Material to process Start Marker

===== config.mk =====
export PLATFORM = sky130hd
export DESIGN_NAME = led_pixel_pulse_encoder_core
export DESIGN_NICKNAME = d
export VERILOG_FILES = /design/src/hdl/lppe_pkg.sv /design/src/hdl/led_pixel_pulse_encoder_core.sv /design/src/hdl/lppe_cfg_regs.sv /design/src/hdl/lppe_scale.sv /design/src/hdl/lppe_serializer.sv
export SDC_FILE = /design/constraint.sdc
export NUM_CORES = 1
export LEC_CHECK = 0
export ABC_AREA = 1
export BUFFER_PORTS_ARGS = -buffer_cell sky130_fd_sc_hd__buf_4
export CORE_MARGIN = 2
export CORE_UTILIZATION = 37
export DETAILED_ROUTE_END_ITERATION = 10
export PLACE_DENSITY = 0.64
export SLEW_MARGIN = 15
export SYNTH_ARGS = -nofsm -noshare
export SYNTH_HDL_FRONTEND = slang
export SYNTH_SLANG_ARGS = --single-unit
export TNS_END_PERCENT = 5

===== constraint.sdc =====
create_clock -name clk -period 4.18 [get_ports clk]
set_input_delay 0.836 -clock clk [delete_from_list [all_inputs] [get_ports clk]]
set_output_delay 0.836 -clock clk [all_outputs]
set_load 0.1 [all_outputs]

===== src/hdl/lppe_pkg.sv =====
// ----------------------------------------------------------------------------
// lppe_pkg
// Shared types, register indexes and helpers of the LED pixel pulse encoder.
// ----------------------------------------------------------------------------
`default_nettype none

package lppe_pkg;

  localparam int unsigned COLOR_BITS     = 8;
  localparam int unsigned PIXEL_BITS     = 24;
  localparam int unsigned TICK_BITS      = 15;
  localparam int unsigned CFG_DATA_BITS  = 15;
  localparam int unsigned CFG_INDEX_BITS = 3;
  localparam int unsigned BIT_CNT_BITS   = 5;
  localparam int unsigned PRODUCT_BITS   = 2 * COLOR_BITS;
  localparam int unsigned OUT_DATA_BITS  = 32;

  typedef logic [CFG_INDEX_BITS-1:0] cfg_index_t;

  localparam cfg_index_t REG_BRIGHTNESS = 3'd0;
  localparam cfg_index_t REG_ONE_HIGH   = 3'd1;
  localparam cfg_index_t REG_ONE_LOW    = 3'd2;
  localparam cfg_index_t REG_ZERO_HIGH  = 3'd3;
  localparam cfg_index_t REG_ZERO_LOW   = 3'd4;

  localparam logic [COLOR_BITS-1:0] BRIGHTNESS_RESET = 8'd255;
  localparam logic [TICK_BITS-1:0]  ONE_HIGH_RESET   = 15'd32;
  localparam logic [TICK_BITS-1:0]  ONE_LOW_RESET    = 15'd18;
  localparam logic [TICK_BITS-1:0]  ZERO_HIGH_RESET  = 15'd16;
  localparam logic [TICK_BITS-1:0]  ZERO_LOW_RESET   = 15'd34;

  localparam logic [BIT_CNT_BITS-1:0] LAST_BIT = 5'(PIXEL_BITS - 1);

  typedef struct packed {
    logic [TICK_BITS-1:0] one_high;
    logic [TICK_BITS-1:0] one_low;
    logic [TICK_BITS-1:0] zero_high;
    logic [TICK_BITS-1:0] zero_low;
  } timing_t;

  typedef struct packed {
    logic [PIXEL_BITS-1:0] word;
    logic                  frame_end;
  } pixel_t;

  // floor(x / 255) for x below 65280
  function automatic logic [COLOR_BITS-1:0] div255(input logic [PRODUCT_BITS-1:0] x);
    logic [PRODUCT_BITS:0] sum;
    sum = {1'b0, x} + {9'd0, x[PRODUCT_BITS-1:COLOR_BITS]} + 17'd1;
    return sum[PRODUCT_BITS-1:COLOR_BITS];
  endfunction

endpackage

`default_nettype wire


===== src/hdl/led_pixel_pulse_encoder_core.sv =====
// ----------------------------------------------------------------------------
// led_pixel_pulse_encoder_core
// LED strip pixel encoder: one RGB pixel in, 24 timed pulse items out.
// ----------------------------------------------------------------------------
// Input stream: one pixel per item, red/green/blue in s_tdata, s_tlast marks
// the last pixel of a frame. Each channel is scaled by brightness as
// (c * brightness) / 255, then sent green, red, blue, msb first.
// Output stream: one item per bit with high and low tick counts picked from
// the one-bit or zero-bit timing registers; m_tuser marks the 24th bit of a
// pixel and m_tlast the final bit of the frame.
// The first bit of a pixel comes out after the pixel passes the input
// register, the multiply register, then the shift register.
// The serializer sends one bit per cycle while m_tready is high; the next
// pixel waits in the two-stage front end and loads in the cycle the previous
// pixel's last bit is taken, so bits stream with no gaps.
// Reset clears all valid state and loads brightness 255 and the default
// timings. A stalled m_tready holds the current bit; up to two further pixels
// are then buffered before s_tready drops.
// ----------------------------------------------------------------------------
`default_nettype none

module led_pixel_pulse_encoder_core #(
  parameter int unsigned DURATION_BITS = 15
) (
  input  wire logic                                   clk,
  input  wire logic                                   rst,
  // red [7:0], green [15:8], blue [23:16]
  input  wire logic                                   s_tvalid,
  output logic                                        s_tready,
  input  wire logic [lppe_pkg::PIXEL_BITS-1:0]        s_tdata,
  input  wire logic                                   s_tlast,
  // high_ticks [14:0], low_ticks [29:15], data_bit [30], zero [31]
  output logic                                        m_tvalid,
  input  wire logic                                   m_tready,
  output logic [lppe_pkg::OUT_DATA_BITS-1:0]          m_tdata,
  // pixel_last [0]
  output logic                                        m_tuser,
  output logic                                        m_tlast,
  input  wire logic                                   cfg_we,
  input  wire lppe_pkg::cfg_index_t                   cfg_index,
  input  wire logic [lppe_pkg::CFG_DATA_BITS-1:0]     cfg_data
);

  logic [lppe_pkg::COLOR_BITS-1:0] brightness;
  lppe_pkg::timing_t               timing;
  logic                            pix_valid;
  logic                            pix_ready;
  lppe_pkg::pixel_t                pix;

  lppe_cfg_regs #(
    .DURATION_BITS (DURATION_BITS)
  ) u_cfg (
    .clk        (clk),
    .rst        (rst),
    .cfg_we     (cfg_we),
    .cfg_index  (cfg_index),
    .cfg_data   (cfg_data),
    .brightness (brightness),
    .timing     (timing)
  );

  lppe_scale u_scale (
    .clk        (clk),
    .rst        (rst),
    .s_tvalid   (s_tvalid),
    .s_tready   (s_tready),
    .s_tdata    (s_tdata),
    .s_tlast    (s_tlast),
    .brightness (brightness),
    .pix_valid  (pix_valid),
    .pix_ready  (pix_ready),
    .pix        (pix)
  );

  lppe_serializer u_ser (
    .clk       (clk),
    .rst       (rst),
    .pix_valid (pix_valid),
    .pix_ready (pix_ready),
    .pix       (pix),
    .timing    (timing),
    .m_tvalid  (m_tvalid),
    .m_tready  (m_tready),
    .m_tdata   (m_tdata),
    .m_tuser   (m_tuser),
    .m_tlast   (m_tlast)
  );

endmodule

`default_nettype wire


===== src/hdl/lppe_cfg_regs.sv =====
// ----------------------------------------------------------------------------
// lppe_cfg_regs
// Brightness and pulse timing registers, written through the config port.
// ----------------------------------------------------------------------------
`default_nettype none

module lppe_cfg_regs #(
  parameter int unsigned DURATION_BITS = 15
) (
  input  wire logic                                  clk,
  input  wire logic                                  rst,
  input  wire logic                                  cfg_we,
  input  wire lppe_pkg::cfg_index_t                  cfg_index,
  input  wire logic [lppe_pkg::CFG_DATA_BITS-1:0]    cfg_data,
  output logic      [lppe_pkg::COLOR_BITS-1:0]       brightness,
  output lppe_pkg::timing_t                          timing
);

  localparam int unsigned TB = lppe_pkg::TICK_BITS;
  localparam int unsigned DB = DURATION_BITS;

  logic [DURATION_BITS-1:0] one_high;
  logic [DURATION_BITS-1:0] one_low;
  logic [DURATION_BITS-1:0] zero_high;
  logic [DURATION_BITS-1:0] zero_low;

  always_ff @(posedge clk) begin
    if (rst) begin
      brightness <= lppe_pkg::BRIGHTNESS_RESET;
      one_high   <= DB'(lppe_pkg::ONE_HIGH_RESET);
      one_low    <= DB'(lppe_pkg::ONE_LOW_RESET);
      zero_high  <= DB'(lppe_pkg::ZERO_HIGH_RESET);
      zero_low   <= DB'(lppe_pkg::ZERO_LOW_RESET);
    end else if (cfg_we) begin
      unique case (cfg_index)
        lppe_pkg::REG_BRIGHTNESS: brightness <= cfg_data[lppe_pkg::COLOR_BITS-1:0];
        lppe_pkg::REG_ONE_HIGH:   one_high   <= DB'(cfg_data);
        lppe_pkg::REG_ONE_LOW:    one_low    <= DB'(cfg_data);
        lppe_pkg::REG_ZERO_HIGH:  zero_high  <= DB'(cfg_data);
        lppe_pkg::REG_ZERO_LOW:   zero_low   <= DB'(cfg_data);
        default: ;
      endcase
    end
  end

  assign timing.one_high  = TB'(one_high);
  assign timing.one_low   = TB'(one_low);
  assign timing.zero_high = TB'(zero_high);
  assign timing.zero_low  = TB'(zero_low);

endmodule

`default_nettype wire


===== src/hdl/lppe_scale.sv =====
// ----------------------------------------------------------------------------
// lppe_scale
// Input register and brightness scaling, handing a GRB word to the serializer.
// ----------------------------------------------------------------------------
`default_nettype none

module lppe_scale (
  input  wire logic                              clk,
  input  wire logic                              rst,
  input  wire logic                              s_tvalid,
  output logic                                   s_tready,
  input  wire logic [lppe_pkg::PIXEL_BITS-1:0]   s_tdata,
  input  wire logic                              s_tlast,
  input  wire logic [lppe_pkg::COLOR_BITS-1:0]   brightness,
  output logic                                   pix_valid,
  input  wire logic                              pix_ready,
  output lppe_pkg::pixel_t                       pix
);

  localparam int unsigned CB = lppe_pkg::COLOR_BITS;
  localparam int unsigned PB = lppe_pkg::PRODUCT_BITS;

  logic          a_vld;
  logic [CB-1:0] a_red;
  logic [CB-1:0] a_green;
  logic [CB-1:0] a_blue;
  logic          a_fe;
  logic          a_ready;

  logic          b_vld;
  logic [PB-1:0] b_red;
  logic [PB-1:0] b_green;
  logic [PB-1:0] b_blue;
  logic          b_fe;
  logic          b_ready;

  assign b_ready  = !b_vld || pix_ready;
  assign a_ready  = !a_vld || b_ready;
  assign s_tready = a_ready;

  always_ff @(posedge clk) begin
    if (rst) begin
      a_vld <= 1'b0;
      b_vld <= 1'b0;
    end else begin
      if (a_ready) begin
        a_vld <= s_tvalid;
      end
      if (b_ready) begin
        b_vld <= a_vld;
      end
    end
  end

  always_ff @(posedge clk) begin
    if (a_ready && s_tvalid) begin
      a_red   <= s_tdata[CB-1:0];
      a_green <= s_tdata[2*CB-1:CB];
      a_blue  <= s_tdata[3*CB-1:2*CB];
      a_fe    <= s_tlast;
    end
    if (b_ready && a_vld) begin
      b_red   <= PB'(a_red) * PB'(brightness);
      b_green <= PB'(a_green) * PB'(brightness);
      b_blue  <= PB'(a_blue) * PB'(brightness);
      b_fe    <= a_fe;
    end
  end

  assign pix_valid     = b_vld;
  assign pix.word      = {lppe_pkg::div255(b_green), lppe_pkg::div255(b_red),
                          lppe_pkg::div255(b_blue)};
  assign pix.frame_end = b_fe;

endmodule

`default_nettype wire


===== src/hdl/lppe_serializer.sv =====
// ----------------------------------------------------------------------------
// lppe_serializer
// Shifts a GRB word out msb first, one pulse item per cycle while m_tready is high.
// ----------------------------------------------------------------------------
`default_nettype none

module lppe_serializer (
  input  wire logic                                 clk,
  input  wire logic                                 rst,
  input  wire logic                                 pix_valid,
  output logic                                      pix_ready,
  input  wire lppe_pkg::pixel_t                     pix,
  input  wire lppe_pkg::timing_t                    timing,
  output logic                                      m_tvalid,
  input  wire logic                                 m_tready,
  output logic [lppe_pkg::OUT_DATA_BITS-1:0]        m_tdata,
  output logic                                      m_tuser,
  output logic                                      m_tlast
);

  localparam int unsigned WB = lppe_pkg::PIXEL_BITS;
  localparam int unsigned NB = lppe_pkg::BIT_CNT_BITS;

  logic          active;
  logic [NB-1:0] cnt;
  logic [WB-1:0] shreg;
  logic          fe;
  logic          last_bit;
  logic          take;
  logic          load;
  logic          cur_bit;

  assign last_bit  = (cnt == lppe_pkg::LAST_BIT);
  assign take      = active && m_tready;
  assign pix_ready = !active || (take && last_bit);
  assign load      = pix_valid && pix_ready;

  always_ff @(posedge clk) begin
    if (rst) begin
      active <= 1'b0;
      cnt    <= '0;
    end else if (load) begin
      active <= 1'b1;
      cnt    <= '0;
    end else if (take) begin
      if (last_bit) begin
        active <= 1'b0;
      end else begin
        cnt <= cnt + NB'(1);
      end
    end
  end

  always_ff @(posedge clk) begin
    if (load) begin
      shreg <= pix.word;
      fe    <= pix.frame_end;
    end else if (take) begin
      shreg <= {shreg[WB-2:0], 1'b0};
    end
  end

  assign cur_bit  = shreg[WB-1];
  assign m_tvalid = active;
  assign m_tdata  = {1'b0, cur_bit,
                     cur_bit ? timing.one_low  : timing.zero_low,
                     cur_bit ? timing.one_high : timing.zero_high};
  assign m_tuser  = last_bit;
  assign m_tlast  = last_bit && fe;

  a_cnt_range: assert property (@(posedge clk) disable iff (rst)
    active |-> cnt <= lppe_pkg::LAST_BIT)
    else $error("bit counter past last bit");

  a_advance: assert property (@(posedge clk) disable iff (rst)
    take && !last_bit && !load |=> m_tvalid && cnt == NB'($past(cnt) + NB'(1)))
    else $error("serializer did not advance one bit");

  a_hold: assert property (@(posedge clk) disable iff (rst)
    m_tvalid && !m_tready |=> m_tvalid && $stable(shreg) && $stable(cnt))
    else $error("stalled item changed");

  a_load: assert property (@(posedge clk) disable iff (rst)
    load |=> m_tvalid && cnt == '0)
    else $error("load did not restart the pixel");

  a_frame_on_pixel: assert property (@(posedge clk) disable iff (rst)
    m_tlast |-> m_tuser)
    else $error("frame end away from pixel end");

endmodule

`default_nettype wire


==> summary.txt <==
CLOCK NETWORK
----------------------------------------------------------------------------------
Root buffer selected by CTS                                              clkbuf_16
TritonCTS buffer count                                                          17
Maximum level of the CTS H-tree                                                  4
Num Clock Sinks                                                                175
Reg clk slew, reported paths                                               0.08 ns
Worst-Skew Late Latency                                                    0.45 ns
Clock Path Buffers                                                               2
TritonCTS clock tree                                                          done

FLOORPLANNING
----------------------------------------------------------------------------------
Core Footprint                                                           39700 um2
Row count                                                                       73
Top Ports                                                                       84
Vertical die dimension                                                      205 um
Chip width                                                                  205 um
DIE AREA                                                                 41900 um2
Initial Utilization                                                          37.5%

LAYOUT
----------------------------------------------------------------------------------
Final-stage net count                                                         2344
Area delta synth->final                                                      16.3%
Highest-count cells in the layout ignoring fill and taps              524 x nand2_1, 473 x inv_1, 138 x buf_4
Final instance area                                                      17300 um2
Share of final-layout standard cells stronger than drive strength 1          10.9%
Most common cell after layout, fill and taps aside                         nand2_1
Ant diodes                                                                       0

POWER
----------------------------------------------------------------------------------
Pleak                                                                      9.37 nW
Maximum vdd ir drop                                                     0.000326 V
Power per cell area                                                     637 nW/um2

PLACE
----------------------------------------------------------------------------------
Worst slack at placement                                                 -0.160 ns
Dpl hpwl                                                                  25900 um
Final weighted congestion of routability-driven global placement             0.858
Port buffer count                                                               82
Instance area at placement                                               16200 um2

TIMING
----------------------------------------------------------------------------------
Final hold violations                                                            0
Max-slew violation count                                                         0
Endpoints failing setup                                                          0
Unrepaired setup endpoints after global routing                                yes
Final critical-path share of the clock period                                95.9%
Clk_skew                                                                 0.0133 ns
Worst slew margin relative to its limit                                      26.1%
Final WS setup                                                            0.172 ns
Shortest clock period the worst path allows after layout                   4.01 ns
Slew @ Worst Pin                                                           1.11 ns
Total negative setup slack                                                    0 ns
Highest Clock Rate                                                         249 MHz

SYNTHESIS
----------------------------------------------------------------------------------
Synthesized netlist cell count                                                1965
Post-Syn Area                                                            14900 um2
Post-synthesis net count                                                      2251
Count of distinct cell types in the synthesized netlist                         39
Total number of yosys warnings                                                   0
Total of flip-flops plus latches after synthesis                               175
Mean Syn Cell Area                                                        7.59 um2
Sequential share of the synthesized area                                     30.1%

GLOBAL ROUTING
----------------------------------------------------------------------------------
Number of antenna violations at the first check in global routing                0
Leftover overflow at the end of global routing                                   0
Total routing resource utilization after global routing                      16.9%
Number of global-route vias before repair                                    11814
Global-route wire length before repair                                    57200 um
Largest net degree at the start of global routing                               38

ROUTE
----------------------------------------------------------------------------------
Average via count per standard cell                                           4.69
Total Routed Length                                                       34900 um
Total DRC errors in the routed layout                                            0
Length of the first detailed-routing pass in iterations                          6
Detail-routed net length per standard cell                                 13.5 um
Number of DRC markers after the initial detailed-route iteration               816
Remaining number of nets flagged by the antenna check after routing              0
Overall via count from detail_route                                          12171

JOB
----------------------------------------------------------------------------------
Max-cap violations                                                               0

STATUS
----------------------------------------------------------------------------------
Run status                                                            complete, no violations

CRITICAL PATH
----------------------------------------------------------------------------------
Crit path required time                                                    4.39 ns
Crit Path Category                                                         reg2reg
Endpoint arrival time on the critical path                                 4.22 ns
Worst-path maximum fanout                                                       14
Critical path startpoint category                                         register
Critical path capture point type                                          register

HOLD PATH
----------------------------------------------------------------------------------
Worst hold path type                                                       reg2reg

[critical path, cell delays in order, from the launching register on]
cell and delay [ns]:
dfxtp_4 0.41, buf_4 0.16, buf_4 0.14, nand2_1 0.05
inv_1 0.06, fa_1 0.41, fa_1 0.45, ha_1 0.29
inv_1 0.04, fa_1 0.47, inv_1 0.04, ha_1 0.34
a21oi_1 0.25, nand2_1 0.15, nand3_1 0.10, nand2_1 0.09
a21oi_2 0.16, inv_1 0.06, nand2_1 0.05, nand2_1 0.04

Material to process End Marker

The problem ▸
Return only those lines of the records that contain the string "word".

Task response ▸
    logic [PIXEL_BITS-1:0] word;
// Input register and brightness scaling, handing a GRB word to the serializer.
  assign pix.word      = {lppe_pkg::div255(b_green), lppe_pkg::div255(b_red),
// Shifts a GRB word out msb first, one pulse item per cycle while m_tready is high.
      shreg <= pix.word;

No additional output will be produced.